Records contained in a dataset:
+ + + + +
This design comes from an exercise in tuning for small area, a short achievable clock period and few clock cycles on the open sky130 flow, not from production work. Function not checked in this run: the RTL went through the layout flow alone. No activity file was given, so power comes from the tool's default toggle rates.

--- design/flow/design.v ---
module bkc #(
    parameter N_IN   = 64,
    parameter N_OUT  = 128,
    parameter N_BITS = 16
) (
    input  wire        clk,
    input  wire        rst,
    input  wire        bus_valid,
    input  wire        bus_write,
    input  wire [17:0] bus_addr,
    input  wire [31:0] bus_wdata,
    output reg         bus_ack,
    output reg         bus_err,
    output reg  [31:0] bus_rdata
);
    localparam IW = $clog2(N_IN);       
    localparam OW = $clog2(N_OUT);      
    localparam BW = $clog2(N_BITS);     
    localparam F_POS = 4'd1, F_RANGE = 4'd2, F_CAP = 4'd3, F_ILL = 4'd4;
    localparam E_FMT = 3'd1, E_LEN = 3'd2;
    localparam S_IDLE   = 4'd0,
               S_DECODE = 4'd1,
               S_NYB    = 4'd2,
               S_DEN    = 4'd3,
               S_PSCAN  = 4'd4,
               S_PARSE  = 4'd5,
               S_RENDB  = 4'd6,
               S_RLEN   = 4'd7,
               S_REMIT  = 4'd8;
    reg [31:0] cmd;
    reg        busy, done, none, faulted, hazard;
    reg [2:0]  err;
    reg [3:0]  fcode;
    reg [7:0]  data;
    reg [15:0] result;
    reg [15:0] ilen;
    reg [15:0] olen;
    reg [7:0]  blen;
    reg [7:0]  ibuf [0:N_IN-1];
    reg [7:0]  obuf [0:N_OUT-1];
    reg        bseq [0:N_BITS-1];
    wire [31:0] status = {18'd0, hazard, faulted, fcode, none, err, 2'b00, done, busy};
    wire        aligned  = (bus_addr[1:0] == 2'b00);
    wire        is_reg   = aligned && (bus_addr[17:6] == 12'd0) && (bus_addr[5:2] <= 4'd10);
    wire [3:0]  reg_idx  = bus_addr[5:2];
    wire        is_bseq  = aligned && (bus_addr[17:8] == 10'h001) && (bus_addr[7:2] < N_BITS);
    wire        is_ibuf  = aligned && (bus_addr[17:16] == 2'd1) && (bus_addr[15:2] < N_IN);
    wire        is_obuf  = aligned && (bus_addr[17:16] == 2'd2) && (bus_addr[15:2] < N_OUT);
    wire [BW-1:0] bseq_a = bus_addr[BW+1:2];
    wire [IW-1:0] ibuf_a = bus_addr[IW+1:2];
    wire [OW-1:0] obuf_a = bus_addr[OW+1:2];
    wire reg_writable = (reg_idx == 4'd0) || (reg_idx == 4'd2) || (reg_idx == 4'd4) ||
                        (reg_idx == 4'd6) || (reg_idx == 4'd7);
    wire legal = bus_write ? ((is_reg && reg_writable) || is_bseq || is_ibuf)
                           : (is_reg || is_bseq || is_ibuf || is_obuf);
    wire wr_ok    = bus_valid && bus_write && legal;
    wire wr_ctrl  = wr_ok && is_reg && (reg_idx == 4'd7);
    wire srst     = wr_ctrl && bus_wdata[0];
    wire wr_other = wr_ok && !wr_ctrl;            
    wire wr_take  = wr_other && !busy;
    wire wr_cmd   = wr_take && is_reg && (reg_idx == 4'd0);
    wire accept   = wr_cmd && !faulted;
    reg [31:0] rd_val;
    always @(*) begin
        rd_val = 32'd0;
        if (is_reg) begin
            case (reg_idx)
                4'd0:  rd_val = cmd;
                4'd1:  rd_val = status;
                4'd2:  rd_val = {24'd0, data};
                4'd3:  rd_val = {16'd0, result};
                4'd4:  rd_val = {16'd0, ilen};
                4'd5:  rd_val = {16'd0, olen};
                4'd6:  rd_val = {24'd0, blen};
                4'd8:  rd_val = N_IN;
                4'd9:  rd_val = N_OUT;
                4'd10: rd_val = N_BITS;
                default: rd_val = 32'd0;
            endcase
        end else if (is_bseq) begin
            rd_val = {31'd0, bseq[bseq_a]};
        end else if (is_ibuf) begin
            rd_val = {24'd0, ibuf[ibuf_a]};
        end else if (is_obuf) begin
            rd_val = {24'd0, obuf[obuf_a]};
        end
    end
    always @(posedge clk) begin
        if (rst) begin
            bus_ack   <= 1'b0;
            bus_err   <= 1'b0;
            bus_rdata <= 32'd0;
        end else begin
            bus_ack   <= bus_valid;
            bus_err   <= bus_valid && !legal;
            bus_rdata <= (bus_valid && !bus_write && legal) ? rd_val : 32'd0;
        end
    end
    wire [4:0] op    = cmd[4:0];
    wire [3:0] f1    = cmd[11:8];
    wire [3:0] f2    = cmd[15:12];
    wire [7:0] imm_a = cmd[23:16];
    wire [7:0] imm_b = cmd[31:24];
    wire       ord   = cmd[8];
    wire       lc    = cmd[12];
    wire       sep   = cmd[13];
    wire [3:0] mindig = (f1 == 4'd0) ? 4'd2 : f1;
    reg legal_cmd;
    always @(*) begin
        case (op)
            5'h01, 5'h02, 5'h03: legal_cmd = (cmd[31:12] == 20'd0) && (cmd[7:5] == 3'd0);
            5'h04:               legal_cmd = (cmd[31:16] == 16'd0) && (cmd[7:5] == 3'd0);
            5'h05:               legal_cmd = (cmd[31:24] == 8'd0)  && (cmd[7:5] == 3'd0);
            5'h06, 5'h07, 5'h08, 5'h09, 5'h0A, 5'h10:
                                 legal_cmd = (cmd[31:5] == 27'd0);
            5'h0B:               legal_cmd = (cmd[15:5] == 11'd0);
            5'h0C, 5'h0D:        legal_cmd = (cmd[31:9] == 23'd0) && (cmd[7:5] == 3'd0);
            5'h11:               legal_cmd = (cmd[31:13] == 19'd0) && (cmd[7:5] == 3'd0);
            5'h12:               legal_cmd = (cmd[31:14] == 18'd0) && (cmd[7:5] == 3'd0);
            default:             legal_cmd = 1'b0;
        endcase
    end
    wire [7:0] onehot_f1 = 8'd1 << f1[2:0];
    wire [3:0] extr_room = 4'd8 - {1'b0, f1[2:0]};
    wire [3:0] extr_eff  = (f2 < extr_room) ? f2 : extr_room;
    wire [7:0] extr_mask = (8'd1 << extr_eff) - 8'd1;    
    wire [7:0] extr_val  = (data >> f1[2:0]) & ((extr_eff == 4'd8) ? 8'hFF : extr_mask);
    reg [3:0] repl_w;
    always @(*) begin
        if      (imm_a[7]) repl_w = 4'd8;
        else if (imm_a[6]) repl_w = 4'd7;
        else if (imm_a[5]) repl_w = 4'd6;
        else if (imm_a[4]) repl_w = 4'd5;
        else if (imm_a[3]) repl_w = 4'd4;
        else if (imm_a[2]) repl_w = 4'd3;
        else if (imm_a[1]) repl_w = 4'd2;
        else               repl_w = 4'd1;
    end
    wire [3:0]  repl_span = {1'b0, f2[2:0]} - {1'b0, f1[2:0]} + 4'd1;
    wire [3:0]  repl_k    = (repl_w < repl_span) ? repl_w : repl_span;
    wire [15:0] repl_m16  = ((16'd1 << repl_k) - 16'd1) << f1[2:0];
    wire [15:0] repl_v16  = {8'd0, imm_a} << f1[2:0];
    wire [7:0]  repl_val  = (data & ~repl_m16[7:0]) | (repl_v16[7:0] & repl_m16[7:0]);
    reg [7:0] frombits_val;
    integer fb;
    always @(*) begin
        frombits_val = 8'd0;
        for (fb = 0; fb < 8; fb = fb + 1)
            if (fb < blen) frombits_val[fb] = bseq[fb];
    end
    reg  [3:0]    state;
    reg  [IW:0]   idx;         
    reg  [OW:0]   oidx;        
    reg           sub;         
    reg  [7:0]    hold;        
    reg           wsmode;      
    reg  [1:0]    toklen;      
    reg  [3:0]    tok_h0, tok_h1;
    reg           tok_ok0, tok_ok1;
    reg  [3:0]    dig;         
    reg           sep_ph;      
    reg  [10:0]   total;       
    wire [7:0] ib = ibuf[idx[IW-1:0]];
    wire       last_in = (idx == ilen[IW:0] - 1'b1);
    wire ib_ws = (ib == 8'h20) || (ib >= 8'h09 && ib <= 8'h0D);
    wire ib_dec = (ib >= 8'h30 && ib <= 8'h39);
    wire ib_uc  = (ib >= 8'h41 && ib <= 8'h46);
    wire ib_lcx = (ib >= 8'h61 && ib <= 8'h66);
    wire ib_hex = ib_dec || ib_uc || ib_lcx;
    wire [3:0] ib_val = ib_dec ? ib[3:0] : (ib[3:0] + 4'd9);
    wire       in_tok  = !(wsmode && ib_ws);
    wire [1:0] n_len   = (toklen == 2'd3) ? 2'd3 : toklen + 2'd1;
    wire [1:0] t_len   = in_tok ? n_len : toklen;
    wire [3:0] t_h0    = (in_tok && toklen == 2'd0) ? ib_val : tok_h0;
    wire       t_ok0   = (in_tok && toklen == 2'd0) ? ib_hex : tok_ok0;
    wire [3:0] t_h1    = (in_tok && toklen == 2'd1) ? ib_val : tok_h1;
    wire       t_ok1   = (in_tok && toklen == 2'd1) ? ib_hex : tok_ok1;
    wire       tok_end = in_tok ? ((!wsmode && toklen == 2'd1) || last_in)
                                : (toklen != 2'd0);
    wire [7:0] alpha = lc ? 8'h61 : 8'h41;
    wire [7:0] rb      = (state == S_RENDB) ? data : ib;
    wire       rb_two  = (rb >= 8'd16);
    wire [3:0] rb_sig  = rb_two ? 4'd2 : 4'd1;
    wire [3:0] rb_len  = (mindig > rb_sig) ? mindig : rb_sig;
    wire [3:0] rb_pad  = rb_len - rb_sig;
    wire [3:0] rb_nyb  = (rb_two && dig == rb_len - 4'd2) ? rb[7:4] : rb[3:0];
    wire [7:0] rb_char = (dig < rb_pad) ? 8'h30 :
                         (rb_nyb < 4'd10) ? (8'h30 + {4'd0, rb_nyb}) : (alpha + {4'd0, rb_nyb} - 8'd10);
    wire       rb_lastdig = (dig == rb_len - 4'd1);
    reg          ob_we;
    reg [OW-1:0] ob_wa;
    reg [7:0]    ob_wd;
    integer i;
    always @(posedge clk) begin
        if (ob_we) obuf[ob_wa] <= ob_wd;
        if (wr_take && is_ibuf) ibuf[ibuf_a] <= bus_wdata[7:0];
        if (wr_take && is_bseq) bseq[bseq_a] <= bus_wdata[0];
        if (state == S_DECODE && legal_cmd && op == 5'h06)
            for (i = 0; i < 8; i = i + 1) bseq[i] <= data[i];
    end
    always @(*) begin
        ob_we = 1'b0;
        ob_wa = oidx[OW-1:0];
        ob_wd = 8'd0;
        case (state)
            S_NYB: begin
                ob_we = 1'b1;
                ob_wd = {4'd0, (sub ^ ord) ? ib[7:4] : ib[3:0]};
            end
            S_DEN: begin
                ob_we = sub;
                ob_wd = ord ? {hold[3:0], ib[3:0]} : {ib[3:0], hold[3:0]};
            end
            S_PARSE: begin
                ob_we = tok_end && (t_len == 2'd2) && t_ok0 && t_ok1;
                ob_wd = {t_h0, t_h1};
            end
            S_RENDB: begin
                ob_we = 1'b1;
                ob_wd = rb_char;
            end
            S_REMIT: begin
                ob_we = 1'b1;
                ob_wd = sep_ph ? 8'h20 : rb_char;
            end
            default: ;
        endcase
    end
    always @(posedge clk) begin
        if (rst || srst) begin
            cmd     <= 32'd0;
            busy    <= 1'b0;
            done    <= 1'b0;
            none    <= 1'b0;
            faulted <= 1'b0;
            hazard  <= 1'b0;
            err     <= 3'd0;
            fcode   <= 4'd0;
            data    <= 8'd0;
            result  <= 16'd0;
            ilen    <= 16'd0;
            olen    <= 16'd0;
            blen    <= 8'd0;
            state   <= S_IDLE;
            idx     <= 0;
            oidx    <= 0;
            sub     <= 1'b0;
            hold    <= 8'd0;
            wsmode  <= 1'b0;
            toklen  <= 2'd0;
            tok_h0  <= 4'd0;
            tok_h1  <= 4'd0;
            tok_ok0 <= 1'b0;
            tok_ok1 <= 1'b0;
            dig     <= 4'd0;
            sep_ph  <= 1'b0;
            total   <= 11'd0;
        end else begin
            if (wr_other && busy) hazard <= 1'b1;
            if (wr_take && is_reg) begin
                case (reg_idx)
                    4'd2: data <= bus_wdata[7:0];
                    4'd4: ilen <= bus_wdata[15:0];
                    4'd6: blen <= bus_wdata[7:0];
                    default: ;
                endcase
            end
            if (accept) begin
                cmd   <= bus_wdata;
                busy  <= 1'b1;
                done  <= 1'b0;
                err   <= 3'd0;
                none  <= 1'b0;
                state <= S_DECODE;
            end
            case (state)
                S_DECODE: begin
                    idx    <= 0;
                    oidx   <= 0;
                    sub    <= 1'b0;
                    toklen <= 2'd0;
                    wsmode <= 1'b0;
                    dig    <= 4'd0;
                    sep_ph <= 1'b0;
                    total  <= 11'd0;
                    if (!legal_cmd) begin
                        begin faulted <= 1'b1; fcode <= F_ILL; begin busy <= 1'b0; done <= 1'b1; state <= S_IDLE; end end
                    end else begin
                        case (op)
                            5'h01, 5'h02, 5'h03: begin
                                if (f1[3]) begin faulted <= 1'b1; fcode <= F_POS; begin busy <= 1'b0; done <= 1'b1; state <= S_IDLE; end end
                                else begin
                                    if (op == 5'h01) result <= {15'd0, data[f1[2:0]]};
                                    if (op == 5'h02) data <= data | onehot_f1;
                                    if (op == 5'h03) data <= data & ~onehot_f1;
                                    begin busy <= 1'b0; done <= 1'b1; state <= S_IDLE; end
                                end
                            end
                            5'h04: begin
                                if (f1[3]) begin faulted <= 1'b1; fcode <= F_POS; begin busy <= 1'b0; done <= 1'b1; state <= S_IDLE; end end
                                else begin
                                    result <= {8'd0, extr_val};
                                    begin busy <= 1'b0; done <= 1'b1; state <= S_IDLE; end
                                end
                            end
                            5'h05: begin
                                if (f1[3] || f2[3]) begin faulted <= 1'b1; fcode <= F_POS; begin busy <= 1'b0; done <= 1'b1; state <= S_IDLE; end end
                                else if (f1 > f2) begin faulted <= 1'b1; fcode <= F_RANGE; begin busy <= 1'b0; done <= 1'b1; state <= S_IDLE; end end
                                else begin
                                    data <= repl_val;
                                    begin busy <= 1'b0; done <= 1'b1; state <= S_IDLE; end
                                end
                            end
                            5'h06: begin
                                blen <= 8'd8;
                                begin busy <= 1'b0; done <= 1'b1; state <= S_IDLE; end
                            end
                            5'h07: begin
                                if (blen > N_BITS) begin faulted <= 1'b1; fcode <= F_CAP; begin busy <= 1'b0; done <= 1'b1; state <= S_IDLE; end end
                                else begin
                                    result <= {8'd0, frombits_val};
                                    begin busy <= 1'b0; done <= 1'b1; state <= S_IDLE; end
                                end
                            end
                            5'h08: begin result <= {12'd0, data[7:4]}; begin busy <= 1'b0; done <= 1'b1; state <= S_IDLE; end end
                            5'h09: begin result <= {12'd0, data[3:0]}; begin busy <= 1'b0; done <= 1'b1; state <= S_IDLE; end end
                            5'h0A: begin result <= {4'd0, data[7:4], 4'd0, data[3:0]}; begin busy <= 1'b0; done <= 1'b1; state <= S_IDLE; end end
                            5'h0B: begin result <= {8'd0, imm_a[3:0], imm_b[3:0]}; begin busy <= 1'b0; done <= 1'b1; state <= S_IDLE; end end
                            5'h0C: begin
                                if (ilen > N_IN) begin faulted <= 1'b1; fcode <= F_CAP; begin busy <= 1'b0; done <= 1'b1; state <= S_IDLE; end end
                                else if (ilen == 16'd0) begin olen <= 16'd0; begin busy <= 1'b0; done <= 1'b1; state <= S_IDLE; end end
                                else state <= S_NYB;
                            end
                            5'h0D: begin
                                if (ilen > N_IN) begin faulted <= 1'b1; fcode <= F_CAP; begin busy <= 1'b0; done <= 1'b1; state <= S_IDLE; end end
                                else if (ilen[0]) begin olen <= 16'd0; none <= 1'b1; begin busy <= 1'b0; done <= 1'b1; state <= S_IDLE; end end
                                else if (ilen == 16'd0) begin olen <= 16'd0; begin busy <= 1'b0; done <= 1'b1; state <= S_IDLE; end end
                                else state <= S_DEN;
                            end
                            5'h10: begin
                                if (ilen > N_IN) begin faulted <= 1'b1; fcode <= F_CAP; begin busy <= 1'b0; done <= 1'b1; state <= S_IDLE; end end
                                else if (ilen == 16'd0) begin olen <= 16'd0; begin busy <= 1'b0; done <= 1'b1; state <= S_IDLE; end end
                                else state <= S_PSCAN;
                            end
                            5'h11: state <= S_RENDB;
                            5'h12: begin
                                if (ilen > N_IN) begin faulted <= 1'b1; fcode <= F_CAP; begin busy <= 1'b0; done <= 1'b1; state <= S_IDLE; end end
                                else if (ilen == 16'd0) begin olen <= 16'd0; begin busy <= 1'b0; done <= 1'b1; state <= S_IDLE; end end
                                else state <= S_RLEN;
                            end
                            default: begin faulted <= 1'b1; fcode <= F_ILL; begin busy <= 1'b0; done <= 1'b1; state <= S_IDLE; end end
                        endcase
                    end
                end
                S_NYB: begin
                    sub  <= !sub;
                    oidx <= oidx + 1'b1;
                    if (sub) begin
                        idx <= idx + 1'b1;
                        if (last_in) begin
                            olen <= {ilen[14:0], 1'b0};
                            begin busy <= 1'b0; done <= 1'b1; state <= S_IDLE; end
                        end
                    end
                end
                S_DEN: begin
                    sub <= !sub;
                    idx <= idx + 1'b1;
                    if (!sub) hold <= ib;
                    else begin
                        oidx <= oidx + 1'b1;
                        if (last_in) begin
                            olen <= {1'b0, ilen[15:1]};
                            begin busy <= 1'b0; done <= 1'b1; state <= S_IDLE; end
                        end
                    end
                end
                S_PSCAN: begin
                    idx <= idx + 1'b1;
                    if (ib_ws) wsmode <= 1'b1;
                    if (last_in) begin
                        idx   <= 0;
                        state <= S_PARSE;
                    end
                end
                S_PARSE: begin
                    idx     <= idx + 1'b1;
                    toklen  <= (in_tok && !tok_end) ? n_len : 2'd0;
                    tok_h0  <= t_h0;
                    tok_h1  <= t_h1;
                    tok_ok0 <= t_ok0;
                    tok_ok1 <= t_ok1;
                    if (tok_end && t_len != 2'd2) begin
                        err  <= E_LEN;
                        olen <= 16'd0;
                        begin busy <= 1'b0; done <= 1'b1; state <= S_IDLE; end
                    end else if (tok_end && !(t_ok0 && t_ok1)) begin
                        err  <= E_FMT;
                        olen <= 16'd0;
                        begin busy <= 1'b0; done <= 1'b1; state <= S_IDLE; end
                    end else begin
                        if (tok_end) oidx <= oidx + 1'b1;
                        if (last_in) begin
                            olen <= oidx + (tok_end ? 1'b1 : 1'b0);
                            begin busy <= 1'b0; done <= 1'b1; state <= S_IDLE; end
                        end
                    end
                end
                S_RENDB: begin
                    dig  <= dig + 4'd1;
                    oidx <= oidx + 1'b1;
                    if (rb_lastdig) begin
                        olen <= {12'd0, rb_len};
                        begin busy <= 1'b0; done <= 1'b1; state <= S_IDLE; end
                    end
                end
                S_RLEN: begin
                    idx   <= idx + 1'b1;
                    total <= total + rb_len + ((sep && idx != 0) ? 11'd1 : 11'd0);
                    if (last_in) begin
                        idx <= 0;
                        if (total + rb_len + ((sep && idx != 0) ? 11'd1 : 11'd0) > N_OUT)
                            begin faulted <= 1'b1; fcode <= F_CAP; begin busy <= 1'b0; done <= 1'b1; state <= S_IDLE; end end
                        else
                            state <= S_REMIT;
                    end
                end
                S_REMIT: begin
                    oidx <= oidx + 1'b1;
                    if (sep_ph) begin
                        sep_ph <= 1'b0;
                    end else if (rb_lastdig) begin
                        dig <= 4'd0;
                        if (last_in) begin
                            olen <= oidx + 1'b1;
                            begin busy <= 1'b0; done <= 1'b1; state <= S_IDLE; end
                        end else begin
                            idx    <= idx + 1'b1;
                            sep_ph <= sep;
                        end
                    end else begin
                        dig <= dig + 4'd1;
                    end
                end
                default: ;
            endcase
        end
    end
endmodule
+ + + + +
# TRY IT
What is needed is a verbatim copy of every line in the records above from the one containing "if (!legal_cmd) begin" down to the one containing "5'h01, 5'h02, 5'h03: begin", both included, and nothing more.

# SOLUTION TO THIS PROBLEM
                    if (!legal_cmd) begin
                        begin faulted <= 1'b1; fcode <= F_ILL; begin busy <= 1'b0; done <= 1'b1; state <= S_IDLE; end end
                    end else begin
                        case (op)
                            5'h01, 5'h02, 5'h03: begin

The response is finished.